> _The problem_
Using the records below, report how many lines include "aluSrc", and give no more than the number.

> _Records for the task_
What follows belongs to an exercise in optimizing a design on an open flow for small area; a production flow would make more cautious choices.
Function was checked by simulation only, so behaviour that the tests miss may differ from the original.
Power is estimated from default activity; no workload was simulated.

==> design.v <==
`timescale 1ns/1ps
`default_nettype none
package decodePkg;
	typedef logic [32-1:0] word_t;
	typedef logic [5-1:0] regIdx_t;  
	typedef logic [16-1:0] imm_t;
	typedef enum logic [4:0] {
		aluNone = 5'd0,  
		aluAdd,
		aluAddu,
		aluSub,
		aluSubu,
		aluAnd,
		aluOr,
		aluXor,
		aluNor,
		aluSlt,
		aluSltu,
		aluSll,
		aluSrl,
		aluSra,
		aluSllv,
		aluSrlv,
		aluSrav,
		aluLui
	} aluOp_t;
	typedef enum logic [2:0] {
		condNone = 3'd0,
		condEq,
		condNe,
		condLez,
		condGtz,
		condLtz,
		condGez
	} branchCond_t;
	typedef struct packed {
		aluOp_t aluOp;
		branchCond_t branchCond;
		logic regDst;  
		logic link;
		logic jump;  
		logic jumpReg;  
		logic aluSrc;  
		logic memRead;
		logic memWrite;
		logic memToReg;
		logic regWrite;
	} ctrl_t;
	typedef struct packed {
		logic enable;
		regIdx_t index;
		word_t data;
	} wbReq_t;
	typedef struct packed {
		logic taken;
		word_t target;
	} redirect_t;
	typedef struct packed {
		word_t operandA;
		word_t operandB;
		imm_t imm;
		regIdx_t shamt;
		regIdx_t rs;  
		regIdx_t rt;
		regIdx_t dest;
		aluOp_t aluOp;
		logic aluSrc;
		logic memRead;
		logic memWrite;
		logic memToReg;
		logic regWrite;
	} exBundle_t;
endpackage
`default_nettype wire
`timescale 1ns/1ps
`default_nettype none
module regFile (
	input wire CLK,
	input decodePkg::wbReq_t wb,
	input decodePkg::regIdx_t rsIdx,
	input decodePkg::regIdx_t rtIdx,
	output decodePkg::word_t rsData,
	output decodePkg::word_t rtData
);
	decodePkg::word_t regs [32];  
	always_ff @(posedge CLK) begin
		if (wb.enable && (wb.index != '0)) begin
			regs[wb.index] <= wb.data;
		end
	end
	assign rsData = (rsIdx == '0) ? '0 : regs[rsIdx];
	assign rtData = (rtIdx == '0) ? '0 : regs[rtIdx];
endmodule
`default_nettype wire
`timescale 1ns/1ps
`default_nettype none
module controlDecoder (
	input decodePkg::word_t instr,
	output decodePkg::ctrl_t ctrl
);
	logic [6-1:0] opcode;
	logic [6-1:0] funct;
	decodePkg::regIdx_t rtField;
	assign opcode = instr[31:26];
	assign funct = instr[5:0];
	assign rtField = instr[20:16];
	always_comb begin
		ctrl = '0;
		case (opcode)
			6'b000000: begin
				ctrl.regDst = 1'b1;
				ctrl.regWrite = 1'b1;
				case (funct)
					6'b000000: ctrl.aluOp = decodePkg::aluSll;  
					6'b000010: ctrl.aluOp = decodePkg::aluSrl;
					6'b000011: ctrl.aluOp = decodePkg::aluSra;
					6'b000100: ctrl.aluOp = decodePkg::aluSllv;
					6'b000110: ctrl.aluOp = decodePkg::aluSrlv;
					6'b000111: ctrl.aluOp = decodePkg::aluSrav;
					6'b001000: begin  
						ctrl.regDst = 1'b0;
						ctrl.regWrite = 1'b0;
						ctrl.jumpReg = 1'b1;
					end
					6'b001001: begin  
						ctrl.jumpReg = 1'b1;
						ctrl.link = 1'b1;
						ctrl.aluOp = decodePkg::aluAddu;
					end
					6'b100000: ctrl.aluOp = decodePkg::aluAdd;
					6'b100001: ctrl.aluOp = decodePkg::aluAddu;
					6'b100010: ctrl.aluOp = decodePkg::aluSub;
					6'b100011: ctrl.aluOp = decodePkg::aluSubu;
					6'b100100: ctrl.aluOp = decodePkg::aluAnd;
					6'b100101: ctrl.aluOp = decodePkg::aluOr;
					6'b100110: ctrl.aluOp = decodePkg::aluXor;
					6'b100111: ctrl.aluOp = decodePkg::aluNor;
					6'b101010: ctrl.aluOp = decodePkg::aluSlt;
					6'b101011: ctrl.aluOp = decodePkg::aluSltu;
					default: ctrl = '0;
				endcase
			end
			6'b000001: begin
				case (rtField)
					5'b00000: ctrl.branchCond = decodePkg::condLtz;
					5'b00001: ctrl.branchCond = decodePkg::condGez;
					default: ctrl = '0;
				endcase
			end
			6'b000010: ctrl.jump = 1'b1;  
			6'b000011: begin  
				ctrl.jump = 1'b1;
				ctrl.link = 1'b1;
				ctrl.regWrite = 1'b1;
				ctrl.aluOp = decodePkg::aluAddu;
			end
			6'b000100: ctrl.branchCond = decodePkg::condEq;
			6'b000101: ctrl.branchCond = decodePkg::condNe;
			6'b000110: ctrl.branchCond = decodePkg::condLez;
			6'b000111: ctrl.branchCond = decodePkg::condGtz;
			6'b001000, 6'b001001, 6'b001010, 6'b001011,
			6'b001100, 6'b001101, 6'b001110, 6'b001111: begin
				ctrl.aluSrc = 1'b1;
				ctrl.regWrite = 1'b1;
				case (opcode[2:0])
					3'b000: ctrl.aluOp = decodePkg::aluAdd;
					3'b001: ctrl.aluOp = decodePkg::aluAddu;
					3'b010: ctrl.aluOp = decodePkg::aluSlt;
					3'b011: ctrl.aluOp = decodePkg::aluSltu;
					3'b100: ctrl.aluOp = decodePkg::aluAnd;
					3'b101: ctrl.aluOp = decodePkg::aluOr;
					3'b110: ctrl.aluOp = decodePkg::aluXor;
					default: ctrl.aluOp = decodePkg::aluLui;
				endcase
			end
			6'b100000, 6'b100001, 6'b100011, 6'b100100, 6'b100101: begin
				ctrl.aluOp = decodePkg::aluAdd;
				ctrl.aluSrc = 1'b1;
				ctrl.memRead = 1'b1;
				ctrl.memToReg = 1'b1;  
			end
			6'b101000, 6'b101001, 6'b101011: begin  
				ctrl.aluOp = decodePkg::aluAdd;
				ctrl.aluSrc = 1'b1;
				ctrl.memWrite = 1'b1;
			end
			default: ctrl = '0;  
		endcase
	end
endmodule
`default_nettype wire
`timescale 1ns/1ps
`default_nettype none
module branchResolve (
	input decodePkg::ctrl_t ctrl,
	input decodePkg::word_t instr,
	input decodePkg::word_t pc,  
	input decodePkg::word_t rsData,
	input decodePkg::word_t rtData,
	output decodePkg::redirect_t nextRedirect
);
	decodePkg::word_t branchOffset;
	decodePkg::word_t jumpTarget;
	logic rsNeg;
	logic rsZero;
	logic condMet;
	assign branchOffset = {{(32-16-2){instr[15]}}, instr[15:0], 2'b00};
	assign jumpTarget = {pc[31:28], instr[25:0], 2'b00};
	assign rsNeg = rsData[32-1];
	assign rsZero = (rsData == '0);
	always_comb begin
		case (ctrl.branchCond)
			decodePkg::condEq: condMet = (rsData == rtData);
			decodePkg::condNe: condMet = (rsData != rtData);
			decodePkg::condLez: condMet = rsNeg || rsZero;
			decodePkg::condGtz: condMet = !rsNeg && !rsZero;
			decodePkg::condLtz: condMet = rsNeg;
			decodePkg::condGez: condMet = !rsNeg;
			default: condMet = 1'b0;
		endcase
	end
	assign nextRedirect.taken = ctrl.jump || ctrl.jumpReg || condMet;
	always_comb begin
		if (ctrl.jumpReg) begin
			nextRedirect.target = rsData;
		end else if (ctrl.jump) begin
			nextRedirect.target = jumpTarget;
		end else if (condMet) begin
			nextRedirect.target = pc + branchOffset;
		end else begin
			nextRedirect.target = pc;  
		end
	end
endmodule
`default_nettype wire
`timescale 1ns/1ps
`default_nettype none
module idExLatch (
	input wire CLK,
	input wire RESET,
	input wire freeze,
	input wire bubble,
	input decodePkg::word_t instr,
	input decodePkg::word_t pc,
	input decodePkg::ctrl_t ctrl,
	input decodePkg::word_t rsData,
	input decodePkg::word_t rtData,
	input decodePkg::redirect_t nextRedirect,
	output decodePkg::exBundle_t ex,
	output decodePkg::redirect_t redirect
);
	decodePkg::exBundle_t nextEx;
	always_comb begin
		nextEx = '0;
		nextEx.imm = instr[15:0];
		nextEx.shamt = instr[10:6];
		nextEx.aluOp = ctrl.aluOp;
		nextEx.aluSrc = ctrl.aluSrc;
		nextEx.memRead = ctrl.memRead;
		nextEx.memWrite = ctrl.memWrite;
		nextEx.memToReg = ctrl.memToReg;
		nextEx.regWrite = ctrl.regWrite || ctrl.memToReg;
		if (ctrl.link) begin  
			nextEx.operandA = pc;
			nextEx.operandB = decodePkg::word_t'(4);
		end else begin
			nextEx.operandA = rsData;
			nextEx.operandB = rtData;
			nextEx.rs = instr[25:21];
			nextEx.rt = ctrl.aluSrc ? '0 : instr[20:16];
		end
		if (ctrl.regDst) begin
			nextEx.dest = instr[15:11];
		end else if (ctrl.link) begin
			nextEx.dest = decodePkg::regIdx_t'(31);
		end else begin
			nextEx.dest = instr[20:16];
		end
	end
	always_ff @(posedge CLK or negedge RESET) begin
		if (!RESET) begin
			ex <= '0;
			redirect <= '0;
		end else if (bubble) begin
			ex <= '0;
			redirect <= '0;
		end else if (!freeze) begin
			ex <= nextEx;
			redirect <= nextRedirect;
		end
	end
endmodule
`default_nettype wire
`timescale 1ns/1ps
`default_nettype none
module decodeStage (
	input wire CLK,
	input wire RESET,
	input decodePkg::word_t instr,
	input decodePkg::word_t pc,
	input wire freeze,
	input wire bubble,
	input decodePkg::wbReq_t wb,
	output decodePkg::exBundle_t ex,
	output decodePkg::redirect_t redirect
);
	decodePkg::word_t rsData;
	decodePkg::word_t rtData;
	decodePkg::ctrl_t ctrl;
	decodePkg::redirect_t nextRedirect;
	regFile regFile_i (
		.CLK(CLK),
		.wb(wb),
		.rsIdx(instr[25:21]),
		.rtIdx(instr[20:16]),
		.rsData(rsData),
		.rtData(rtData)
	);
	controlDecoder controlDecoder_i (
		.instr(instr),
		.ctrl(ctrl)
	);
	branchResolve branchResolve_i (
		.ctrl(ctrl),
		.instr(instr),
		.pc(pc),
		.rsData(rsData),
		.rtData(rtData),
		.nextRedirect(nextRedirect)
	);
	idExLatch idExLatch_i (
		.CLK(CLK),
		.RESET(RESET),
		.freeze(freeze),
		.bubble(bubble),
		.instr(instr),
		.pc(pc),
		.ctrl(ctrl),
		.rsData(rsData),
		.rtData(rtData),
		.nextRedirect(nextRedirect),
		.ex(ex),
		.redirect(redirect)
	);
endmodule
`default_nettype wire
`timescale 1ns/1ps
`default_nettype none
module mipsDecodeTop (
	input wire CLK,
	input wire RESET,
	input wire [31:0] instr,
	input wire [31:0] pc,
	input wire freeze,
	input wire bubble,
	input wire wb_enable,
	input wire [4:0] wb_index,
	input wire [31:0] wb_data,
	output wire [109:0] ex,
	output wire redirect_taken,
	output wire [31:0] redirect_target
);
	decodePkg::wbReq_t wb;
	decodePkg::exBundle_t exB;
	decodePkg::redirect_t rd;
	assign wb.enable = wb_enable;
	assign wb.index = wb_index;
	assign wb.data = wb_data;
	decodeStage decodeStage_i (
		.CLK(CLK),
		.RESET(RESET),
		.instr(instr),
		.pc(pc),
		.freeze(freeze),
		.bubble(bubble),
		.wb(wb),
		.ex(exB),
		.redirect(rd)
	);
	assign ex = exB;
	assign redirect_taken = rd.taken;
	assign redirect_target = rd.target;
endmodule
`default_nettype wire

> _Exercise solution_
7